【原理、構造】
- 2450MHz(波長12cm)のマイクロ波を用いる。
- 電磁波の生体組織内の波長は約1~2cmである。
- 誘電熱を利用し実質臓器の止血・凝固・部分切除を行う。
- 切開作用よりも、凝固・止血作用を重視したメス。 →鋭利な切開はできない。
- 凝固範囲は電極の形状により変化する。
- マイクロ波は電極周囲で減衰するため、対極板は不要である。
- マイクロ波の作用原理は、誘電損失による発熱である(誘電熱の発生を利用)。
- 電極部は基本的に、中心電極、絶縁体、外部電極で構成されている。
- 直流電流により電極に水分が集まり、付着した凝固組織が軟化する。
- 生体への電磁波通電のため、心電図モニタに対する電磁波障害が発生する。
- 内視鏡手術に用いることができる。
- マイクロ波は、マイクロ波出力用同軸ケーブルにて伝送される。
- 組織中の水分にマイクロ波が作用して発生する誘電熱を利用する。
- 出力エネルギーは組織の水分に吸収される。
- 組織の比誘電率は波長に反比例するため、比誘電率が大きいほど波長は短くなる。
- 手術電極に付着した組織を解離させるため直流電流を流す。
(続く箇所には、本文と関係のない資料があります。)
$ cat config.mk
export PLATFORM = sky130hd
export DESIGN_NAME = i2c_master_arbiter
export DESIGN_NICKNAME = d
export VERILOG_FILES = /design/src/rtl/i2c_master_arbiter.sv
export SDC_FILE = /design/constraint.sdc
export NUM_CORES = 1
export LEC_CHECK = 0
export BUFFER_PORTS_ARGS = -buffer_cell sky130_fd_sc_hd__clkbuf_2
export CAP_MARGIN = 20
export CORE_ASPECT_RATIO = 1.75
export CORE_UTILIZATION = 51
export CTS_BUF_LIST = sky130_fd_sc_hd__clkbuf_2
export DETAILED_ROUTE_END_ITERATION = 7
export PLACE_DENSITY = 0.94
export SETUP_SLACK_MARGIN = 0.3
export SLEW_MARGIN = 20
export SYNTH_ARGS = -nofsm -noshare
export SYNTH_HDL_FRONTEND = slang
export SYNTH_SLANG_ARGS = --single-unit
$ cat constraint.sdc
create_clock -name i_clk -period 3.4 [get_ports i_clk]
set_input_delay 0.85 -clock i_clk [delete_from_list [all_inputs] [get_ports i_clk]]
set_output_delay 0.85 -clock i_clk [all_outputs]
set_load 0.02 [all_outputs]
$ cat src/rtl/i2c_master_arbiter.sv
// Round-robin arbiter sharing one i2c_master between NUM_REQ requesters.
// One grant per complete transaction, with start/transfer watchdogs that abort stuck transactions.
module i2c_master_arbiter #(
  parameter int NUM_REQ       = 3,
  parameter int START_TIMEOUT = 64,
  parameter int XFER_TIMEOUT  = 2_000_000,
  parameter int PTR_W         = $clog2(NUM_REQ)
) (
  input  logic                  i_clk,
  input  logic                  i_rst_n,
  input  logic [NUM_REQ-1:0]    i_req,
  input  logic [NUM_REQ*10-1:0] i_req_addr,
  input  logic [NUM_REQ*8-1:0]  i_req_byte_cnt,
  input  logic [NUM_REQ-1:0]    i_req_rd,
  input  logic [NUM_REQ*8-1:0]  i_req_tx_data,
  output logic [NUM_REQ-1:0]    o_grant,
  output logic [NUM_REQ-1:0]    o_tx_data_needed,
  output logic [NUM_REQ-1:0]    o_rx_data_valid,
  output logic [7:0]            o_rx_data,
  output logic [NUM_REQ-1:0]    o_done,
  output logic [NUM_REQ-1:0]    o_nack,
  output logic [NUM_REQ-1:0]    o_timeout,
  output logic [9:0]            m_slave_addr,
  output logic [7:0]            m_byte_cnt,
  output logic [3:0]            m_control_reg,
  output logic [3:0]            m_mode_reg,
  output logic [7:0]            m_tx_data,
  input  logic                  m_tx_data_needed,
  input  logic                  m_rx_data_valid,
  input  logic [7:0]            m_rx_data,
  input  logic [4:0]            m_status_reg
);

  typedef enum logic [2:0] {
    IDLE,
    LAUNCH,
    WAIT_BUSY,
    XFER,
    FINISH
  } state_t;

  localparam logic [31:0] START_LIM = 32'(START_TIMEOUT - 1);
  localparam logic [31:0] XFER_LIM  = 32'(XFER_TIMEOUT - 1);
  localparam logic [3:0]  CTRL_START = 4'b1000;
  localparam logic [3:0]  CTRL_ABORT = 4'b0001;

  state_t               state_q;
  logic [PTR_W-1:0]     owner_q;
  logic [PTR_W-1:0]     ptr_q;
  logic [NUM_REQ-1:0]   grant_q;
  logic [9:0]           addr_q;
  logic [7:0]           cnt_q;
  logic                 rd_q;
  logic [3:0]           ctrl_q;
  logic [NUM_REQ-1:0]   done_q;
  logic [NUM_REQ-1:0]   nack_q;
  logic [NUM_REQ-1:0]   tmo_q;
  logic [31:0]          wdog_q;
  logic                 busy_q;

  logic [PTR_W-1:0]     sel_d;
  logic [NUM_REQ-1:0]   sel_oh_d;
  logic                 sel_vld_d;
  logic [31:0]          wdog_d;
  logic                 busy_fall;
  logic                 in_xfer;
  logic                 unused_status;

  assign unused_status = ^m_status_reg[3:1];

  // Round-robin search from ptr+1 upward with wrap; the lowest offset hit wins.
  always_comb begin
    int j;
    sel_d     = '0;
    sel_oh_d  = '0;
    sel_vld_d = 1'b0;
    j         = 0;
    for (int i = NUM_REQ; i >= 1; i--) begin
      j = int'(ptr_q) + i;
      if (j >= NUM_REQ) j = j - NUM_REQ;
      if (i_req[j]) begin
        sel_d     = PTR_W'(j);
        sel_oh_d  = '0;
        sel_oh_d[j] = 1'b1;
        sel_vld_d = 1'b1;
      end
    end
  end

  assign wdog_d    = (&wdog_q) ? wdog_q : wdog_q + 32'd1;
  assign busy_fall = busy_q && !m_status_reg[4];
  assign in_xfer   = (state_q == XFER);

  // Data handshakes are steered to the owner only, and only while the transfer is live.
  assign o_tx_data_needed = (in_xfer && m_tx_data_needed) ? grant_q : '0;
  assign o_rx_data_valid  = (in_xfer && m_rx_data_valid)  ? grant_q : '0;
  assign o_rx_data        = m_rx_data;
  assign m_tx_data        = in_xfer ? i_req_tx_data[int'(owner_q)*8 +: 8] : 8'h00;

  assign o_grant       = grant_q;
  assign o_done        = done_q;
  assign o_nack        = nack_q;
  assign o_timeout     = tmo_q;
  assign m_slave_addr  = addr_q;
  assign m_byte_cnt    = cnt_q;
  assign m_control_reg = ctrl_q;
  assign m_mode_reg    = {1'b0, rd_q, 2'b00};

  always_ff @(posedge i_clk) begin
    if (!i_rst_n) begin
      state_q <= IDLE;
      owner_q <= '0;
      ptr_q   <= PTR_W'(NUM_REQ - 1);
      grant_q <= '0;
      addr_q  <= '0;
      cnt_q   <= '0;
      rd_q    <= 1'b0;
      ctrl_q  <= '0;
      done_q  <= '0;
      nack_q  <= '0;
      tmo_q   <= '0;
      wdog_q  <= '0;
      busy_q  <= 1'b0;
    end else begin
      busy_q <= m_status_reg[4];
      ctrl_q <= '0;
      done_q <= '0;
      nack_q <= '0;
      tmo_q  <= '0;
      case (state_q)
        IDLE: begin
          if (sel_vld_d) begin
            owner_q <= sel_d;
            grant_q <= sel_oh_d;
            addr_q  <= i_req_addr[int'(sel_d)*10 +: 10];
            cnt_q   <= i_req_byte_cnt[int'(sel_d)*8 +: 8];
            rd_q    <= i_req_rd[sel_d];
            ctrl_q  <= CTRL_START;
            state_q <= LAUNCH;
          end
        end
        LAUNCH: begin
          wdog_q  <= '0;
          state_q <= WAIT_BUSY;
        end
        // Watchdog counts WAIT_BUSY cycles; abort fires when it reaches START_TIMEOUT.
        WAIT_BUSY: begin
          if (m_status_reg[4]) begin
            wdog_q  <= '0;
            state_q <= XFER;
          end else if (wdog_q >= START_LIM) begin
            ctrl_q  <= CTRL_ABORT;
            tmo_q   <= grant_q;
            grant_q <= '0;
            state_q <= FINISH;
          end else begin
            wdog_q <= wdog_d;
          end
        end
        XFER: begin
          if (busy_fall) begin
            if (m_status_reg[0]) nack_q <= grant_q;
            else                 done_q <= grant_q;
            grant_q <= '0;
            state_q <= FINISH;
          end else if (wdog_q >= XFER_LIM) begin
            ctrl_q  <= CTRL_ABORT;
            tmo_q   <= grant_q;
            grant_q <= '0;
            state_q <= FINISH;
          end else begin
            wdog_q <= wdog_d;
          end
        end
        FINISH: begin
          ptr_q   <= owner_q;
          state_q <= IDLE;
        end
        default: state_q <= IDLE;
      endcase
    end
  end

endmodule

==> impl_metrics.env <==
export IMPL_seqCellArea_mm2=0.00146
export IMPL_yosysWarnings=0
export IMPL_final_period_utilization_pct=87.6
export IMPL_post_dp_cell_area_mm2=0.00473
export IMPL_pwr_share_seq_pct=46.5
export IMPL_holdPathStages=2
export IMPL_antenna_found_initial=0
export IMPL_final_cell_mix="clkbuf_2 (145), dfxtp_1 (73), nor2_1 (43)"
export IMPL_clkLatencyLatePin_ps=540
export IMPL_r2r_cells=7
export IMPL_critPathMaxStageDelay_ps=590
export IMPL_worstSetupPathType="reg -> reg"
export IMPL_grt_start_max_net_pins=38
export IMPL_cts_tree="built"
export IMPL_n_antenna_cell=0
export IMPL_fp_dieArea_mm2=0.00835
export IMPL_ys_seq_area_share_pct=35.9
export IMPL_grt_pass1_wl_mm=18.1
export IMPL_vias=4281
export IMPL_power_internal_mw=1.38
export IMPL_cts_buffers=9
export IMPL_drv_slew=0
export IMPL_route_detailed_drc=0
export IMPL_synth_seq_cells=73
export IMPL_min_period_ps=2980
export IMPL_power_density_mw_per_mm2=431
export IMPL_finalSetupViolations=0
export IMPL_critPathBufInv=0
export IMPL_synth_top_cell_area_share_pct=35.9
export IMPL_slowest_stage="or4_1"
export IMPL_top_register="wdog_q"
export IMPL_rsz0062_at_grt="no"
export IMPL_hold_buffers=0
export IMPL_crit_chain="or4_1, or4_4, o41ai_4, o31a_2, nand2_2, or4_1, a21boi_1"
export IMPL_rows=42
export IMPL_grt_pass1_vias=3910
export IMPL_ant_nets=0
export IMPL_startpoint_type="flip-flop"
export IMPL_clock_sinks=73
export IMPL_setup_worst_path_end_class="flip-flop"
export IMPL_tns_ps=0
export IMPL_clkPwrFrac_pct=26.2
export IMPL_leakagePower_nw=2.12
export IMPL_firstDrtPassIters=5
export IMPL_chipWidth_um=69.5
export IMPL_synth_cell_area_mm2=0.00407
export IMPL_synth_ff_type="dfxtp_1"
export IMPL_largest_register_ffs=32
export IMPL_cts_max_level=3
export IMPL_dp_hpwl_mm=8.61
export IMPL_core_area_mm2=0.00762
export IMPL_hp_class="reg -> reg"
export IMPL_skew_ps=25.8
export IMPL_start_util_pct=53.3
export IMPL_critPathRequiredTime_ps=3870
export IMPL_yosysTopAreaCell="dfxtp_1"
export IMPL_worstReg2RegEnd="wdog_q[2]$_SDFFE_PN0P_"
export IMPL_final_cell_area_mm2=0.00488
export IMPL_fin_nets=715
export IMPL_arrival_ps=3450
export IMPL_finalWirelength_mm=11.2
export IMPL_reg2reg_from="wdog_q[14]$_SDFFE_PN0P_"
export IMPL_synth_edf_count=0
export IMPL_pwr_share_comb_pct=27.3
export IMPL_ir_drop_mv=0.336
export IMPL_status="complete, no violations"
export IMPL_timing_hold_worst_start="wdog_q[31]$_SDFFE_PN0P_"
export IMPL_fillers=603
export IMPL_relSlewSlack_pct=46.8
export IMPL_numPortBuffers=136
export IMPL_synthArstFlopShare_pct=0
export IMPL_syn_area_per_cell_um2=8.20
export IMPL_rrSetupSlack_ps=420
export IMPL_multi_input_area_mm2=0.00235
export IMPL_synth_area_leaders="dfxtp_1 (36%), mux2i_1 (7.9%), o21ai_0 (4.4%)"
export IMPL_vias_per_cell=6.09
export IMPL_tightest_slew_ps=791
export IMPL_die_height_um=120
export IMPL_clk_pin_slew_ps=180
export IMPL_maxCapViolations=0
export IMPL_p_switching_mw=0.724
export IMPL_cts_root_buf="clkbuf_2"
export IMPL_drtIter0Drc=322
export IMPL_crit_family="simple AND/OR/NAND/NOR gates"
export IMPL_io_pins=161
export IMPL_routedWlPerCell_um=15.9
export IMPL_mostFrequentLayoutCell="clkbuf_2"
export IMPL_layout_drive_gt1_share_pct=29.1
export IMPL_finalHoldViolCount=0
export IMPL_fmax_mhz=336
export IMPL_routabilityCongestion=0.928
export IMPL_overflow=0
export IMPL_track_usage_pct=26.6
export IMPL_synthCells=496
export IMPL_worstPathMaxFanout=12
export IMPL_sw_frac_of_total_pct=34.4
export IMPL_clk_path_buf_depth=2
export IMPL_area_growth_pct=20.1
export IMPL_crit_top_cell="or4_1"
export IMPL_min_to="wdog_q[31]$_SDFFE_PN0P_"
export IMPL_ys_types=59
==> kinds of logic after synthesis <==
group / Yosys count / share of synthesized area (%)
multiplexers: 33 / 8.16
adder cells (fa/ha/maj): 4 / 1.23
other: 1 / 0.0922
AO/OA/AOI/OAI: 140 / 23.0
AND/OR/NAND/NOR: 179 / 23.5
XOR/XNOR: 4 / 0.862
flip-flops: 73 / 35.9
buffers and inverters: 62 / 7.23
==> repair_timing <==
item | 4_1_cts | 5_1_grt
resized for setup | 1 | 3
buffers inserted | 1 | 1
gates cloned | 0 | 0
pin swaps | 1 | 1
setup endpoints to repair | 9 | 26
==> cells in the mapped netlist, types with 2 or more instances <==
cell type,n
buf_1,3
buf_2,7
nand4b_1,3
nor2b_1,7
nand3b_1,3
and2_1,11
nor2_1,44
a21boi_1,2
a21oi_1,33
o21a_1,5
and4_1,3
a41oi_1,7
nand3_1,17
buf_4,14
nor3_1,9
a21boi_0,2
o31ai_1,5
o32ai_1,2
a21o_1,2
nand4_1,12
o21ai_0,36
and3_1,18
xnor2_1,3
o22ai_1,2
nand2b_1,6
o41ai_1,2
a31oi_1,6
dfxtp_1,73
a32oi_1,20
inv_1,13
ha_1,4
nor4_1,8
or3_1,2
or4_1,3
nand2_1,25
o21ai_1,2
clkbuf_1,25
o211ai_1,5
mux2i_1,32
==> worst reg2reg max path: stages, from the launching register on <==
cell and delay (ps):
dfxtp_1 420, or4_1 590, or4_4 470, o41ai_4 380, o31a_2 210, nand2_2 160
or4_1 560, a21boi_1 150
==> metrics by stage <==
stage | utilization [%] | hold WS, ps | worst slack [ps] | total power, mW | std cells
final | 64.1 | 486 | 421 | 2.10 | 703
after global placement | 62.0 | 450 | 225 | 1.53 | 685
after global routing | 64.1 | 501 | 303 | 2.20 | 703
after floorplan | - | 421 | 775 | 1.37 | 500
after CTS | 63.9 | 488 | 368 | 2.10 | 702
after detailed placement | 62.1 | 454 | 286 | 1.55 | 685
==> layer usage <==
layer	wire length (um)	part of all wire (%)	up-vias	global-route usage, %
li1	-	-	2057	-
met1	4060	36	1981	27.5
met2	6230	56	215	51.3
met3	654	5.8	28	4.95
met4	259	2.3	0	10.8
met5	0	0	-	0
==> cell type report <==
class,count,share of cell area (%)
Multi-Input combinational cell,365,48.1
Clock buffer,9,0.923
Inverter,13,0.999
Sequential cell,73,29.9
Clock inverter,7,1.74
Timing Repair Buffer,148,16.0
Tap cell,88,2.26
==> power groups by stage <==
stage               Sequential [mW]  Clock [mW]  Combinational, mW
floorplan                      1.02           0              0.346
global placement              0.991           0              0.539
detailed placement            0.992           0              0.562
CTS                           0.976       0.558              0.564
global route                  0.987       0.598              0.619
finish                        0.978       0.552              0.575
==> worst max-delay path by stage <==
stage	startpoint	end	slack, ps	cells after the start
3_5_place_dp	ptr_q[0]$_SDFFE_PN0N_	o_grant[2]$_SDFFE_PN0P_	290	8
6_report	wdog_q[14]$_SDFFE_PN0P_	wdog_q[2]$_SDFFE_PN0P_	420	7
5_1_grt	wdog_q[14]$_SDFFE_PN0P_	wdog_q[2]$_SDFFE_PN0P_	300	7
4_1_cts	ptr_q[0]$_SDFFE_PN0N_	o_grant[2]$_SDFFE_PN0P_	370	8
3_3_place_gp	ptr_q[0]$_SDFFE_PN0N_	m_byte_cnt[7]$_SDFFE_PN0P_	230	9
2_1_floorplan	i_req[0]	o_grant[2]$_SDFFE_PN0P_	780	7
Power figures use the tool's default switching activity.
(組織解離装置)
- 出力同軸ケーブルはガス滅菌する。
【マイクロ波の特性】
- 周波数0.3~30GHz
- 波長が1cm~1mの電磁波
- 医療分野では2450MHz(波長12cm)
- マイクロ波は金属の様な導電体の表面では反射されるが、水のような誘電体(絶縁体)ではそのほとんどが吸収され熱に変換される。
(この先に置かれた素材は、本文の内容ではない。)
<file path="src/rtl/rv32_muldiv_seq.sv">
// Iterative RV32M multiply/divide unit: one shared 32-step shift-add / restoring-divide
// datapath behind valid/ready handshakes, with ISA-exact divide-by-zero and overflow results.
module rv32_muldiv_seq #(
    parameter int unsigned XLEN  = 32,
    parameter int unsigned TAG_W = 5
) (
    input  logic             clk,
    input  logic             rst,
    input  logic             flush,
    input  logic             in_valid,
    output logic             in_ready,
    input  logic [2:0]       in_funct3,
    input  logic [XLEN-1:0]  in_rs1,
    input  logic [XLEN-1:0]  in_rs2,
    input  logic [TAG_W-1:0] in_tag,
    output logic             out_valid,
    input  logic             out_ready,
    output logic [XLEN-1:0]  out_result,
    output logic [TAG_W-1:0] out_tag,
    output logic             busy
);
    localparam int unsigned      CNT_W     = 6;
    localparam int unsigned      ACC_W     = 2 * XLEN;
    localparam logic [CNT_W-1:0] LAST_STEP = CNT_W'(XLEN - 1);
    localparam logic [XLEN-1:0]  MOST_NEG  = {1'b1, {(XLEN-1){1'b0}}};

    typedef enum logic [1:0] {S_IDLE, S_MUL, S_DIV, S_DONE} state_e;

    state_e           state_q, state_d;
    logic [1:0]       op_q, op_d;
    logic [TAG_W-1:0] tag_q, tag_d;
    logic             sa_q, sa_d;
    logic             sb_q, sb_d;
    logic [XLEN-1:0]  b_q, b_d;
    logic [ACC_W-1:0] acc_q, acc_d;
    logic [CNT_W-1:0] cnt_q, cnt_d;
    logic [XLEN-1:0]  res_q, res_d;

    // Operand signedness and magnitudes, decoded from the incoming funct3
    logic            rs1_signed, rs2_signed, sign_a, sign_b, is_ovf;
    logic [XLEN-1:0] mag_a, mag_b;

    assign rs1_signed = in_funct3[2] ? ~in_funct3[0] : (in_funct3[1:0] != 2'b11);
    assign rs2_signed = in_funct3[2] ? ~in_funct3[0] : ~in_funct3[1];
    assign sign_a     = rs1_signed & in_rs1[XLEN-1];
    assign sign_b     = rs2_signed & in_rs2[XLEN-1];
    assign mag_a      = sign_a ? -in_rs1 : in_rs1;
    assign mag_b      = sign_b ? -in_rs2 : in_rs2;
    assign is_ovf     = ~in_funct3[0] & (in_rs1 == MOST_NEG) & (&in_rs2);

    // acc holds {high, low}: product/multiplier for MUL, remainder/dividend-quotient for DIV
    logic [XLEN:0]    mul_sum, div_shift, div_trial;
    logic             div_ge;
    logic [ACC_W-1:0] mul_next, div_next, prod;
    logic [XLEN-1:0]  quo, rem, mul_res, div_res;

    assign mul_sum   = {1'b0, acc_q[ACC_W-1:XLEN]} + (acc_q[0] ? {1'b0, b_q} : '0);
    assign mul_next  = {mul_sum, acc_q[XLEN-1:1]};
    assign div_shift = {acc_q[ACC_W-1:XLEN], acc_q[XLEN-1]};
    assign div_trial = div_shift - {1'b0, b_q};
    assign div_ge    = ~div_trial[XLEN];
    assign div_next  = {div_ge ? div_trial[XLEN-1:0] : div_shift[XLEN-1:0],
                        acc_q[XLEN-2:0], div_ge};

    // Sign correction applied on the final step
    assign prod    = (sa_q ^ sb_q) ? -mul_next : mul_next;
    assign mul_res = (op_q == 2'b00) ? prod[XLEN-1:0] : prod[ACC_W-1:XLEN];
    assign quo     = div_next[XLEN-1:0];
    assign rem     = div_next[ACC_W-1:XLEN];
    assign div_res = op_q[1] ? (sa_q ? -rem : rem) : ((sa_q ^ sb_q) ? -quo : quo);

    always_ff @(posedge clk or posedge rst) begin
        if (rst) begin
            state_q <= S_IDLE;
        end else begin
            state_q <= state_d;
        end
    end

    always_ff @(posedge clk or posedge rst) begin
        if (rst) begin
            op_q  <= '0;
            tag_q <= '0;
            sa_q  <= 1'b0;
            sb_q  <= 1'b0;
            b_q   <= '0;
            acc_q <= '0;
            cnt_q <= '0;
            res_q <= '0;
        end else begin
            op_q  <= op_d;
            tag_q <= tag_d;
            sa_q  <= sa_d;
            sb_q  <= sb_d;
            b_q   <= b_d;
            acc_q <= acc_d;
            cnt_q <= cnt_d;
            res_q <= res_d;
        end
    end

    always_comb begin
        state_d = state_q;
        op_d    = op_q;
        tag_d   = tag_q;
        sa_d    = sa_q;
        sb_d    = sb_q;
        b_d     = b_q;
        acc_d   = acc_q;
        cnt_d   = cnt_q;
        res_d   = res_q;
        if (flush) begin
            state_d = S_IDLE;
            cnt_d   = '0;
            res_d   = '0;
        end else begin
            case (state_q)
                S_IDLE: begin
                    if (in_valid) begin
                        op_d  = in_funct3[1:0];
                        tag_d = in_tag;
                        sa_d  = sign_a;
                        sb_d  = sign_b;
                        b_d   = mag_b;
                        acc_d = {{XLEN{1'b0}}, mag_a};
                        cnt_d = '0;
                        if (!in_funct3[2]) begin
                            state_d = S_MUL;
                        end else if (in_rs2 == '0) begin
                            state_d = S_DONE;
                            res_d   = in_funct3[1] ? in_rs1 : '1;
                        end else if (is_ovf) begin
                            state_d = S_DONE;
                            res_d   = in_funct3[1] ? '0 : MOST_NEG;
                        end else begin
                            state_d = S_DIV;
                        end
                    end
                end
                S_MUL: begin
                    acc_d = mul_next;
                    cnt_d = cnt_q + CNT_W'(1);
                    if (cnt_q == LAST_STEP) begin
                        state_d = S_DONE;
                        cnt_d   = '0;
                        res_d   = mul_res;
                    end
                end
                S_DIV: begin
                    acc_d = div_next;
                    cnt_d = cnt_q + CNT_W'(1);
                    if (cnt_q == LAST_STEP) begin
                        state_d = S_DONE;
                        cnt_d   = '0;
                        res_d   = div_res;
                    end
                end
                S_DONE: begin
                    if (out_ready) begin
                        state_d = S_IDLE;
                        res_d   = '0;
                    end
                end
                default: state_d = S_IDLE;
            endcase
        end
    end

    always_comb begin
        in_ready   = (state_q == S_IDLE);
        out_valid  = (state_q == S_DONE);
        busy       = (state_q != S_IDLE);
        out_result = res_q;
        out_tag    = tag_q;
    end

endmodule

</file>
- 伝達特性は誘電体によって変化し、生体内のマイクロ波の波長は空気中に比べ短く、途中で減衰してしまうので伝達距離は1~2cm程度である。
- エネルギーは生体内の水分に吸収されるため減衰しやすい。
- マイクロ波は電極周囲で減衰してしまうので、電気メスのような対極板は必要ない。
誘電熱
- マイクロ波手術装置では2450MHzのマイクロ波を用いるので、1秒間に2450×106回の頻度で電解のプラスイオンとマイナスイオンが入れ替わる。
- 水分子の配向も同じ回数だけ変化するので、物質間の衝突や摩擦が起こり、熱が発生する。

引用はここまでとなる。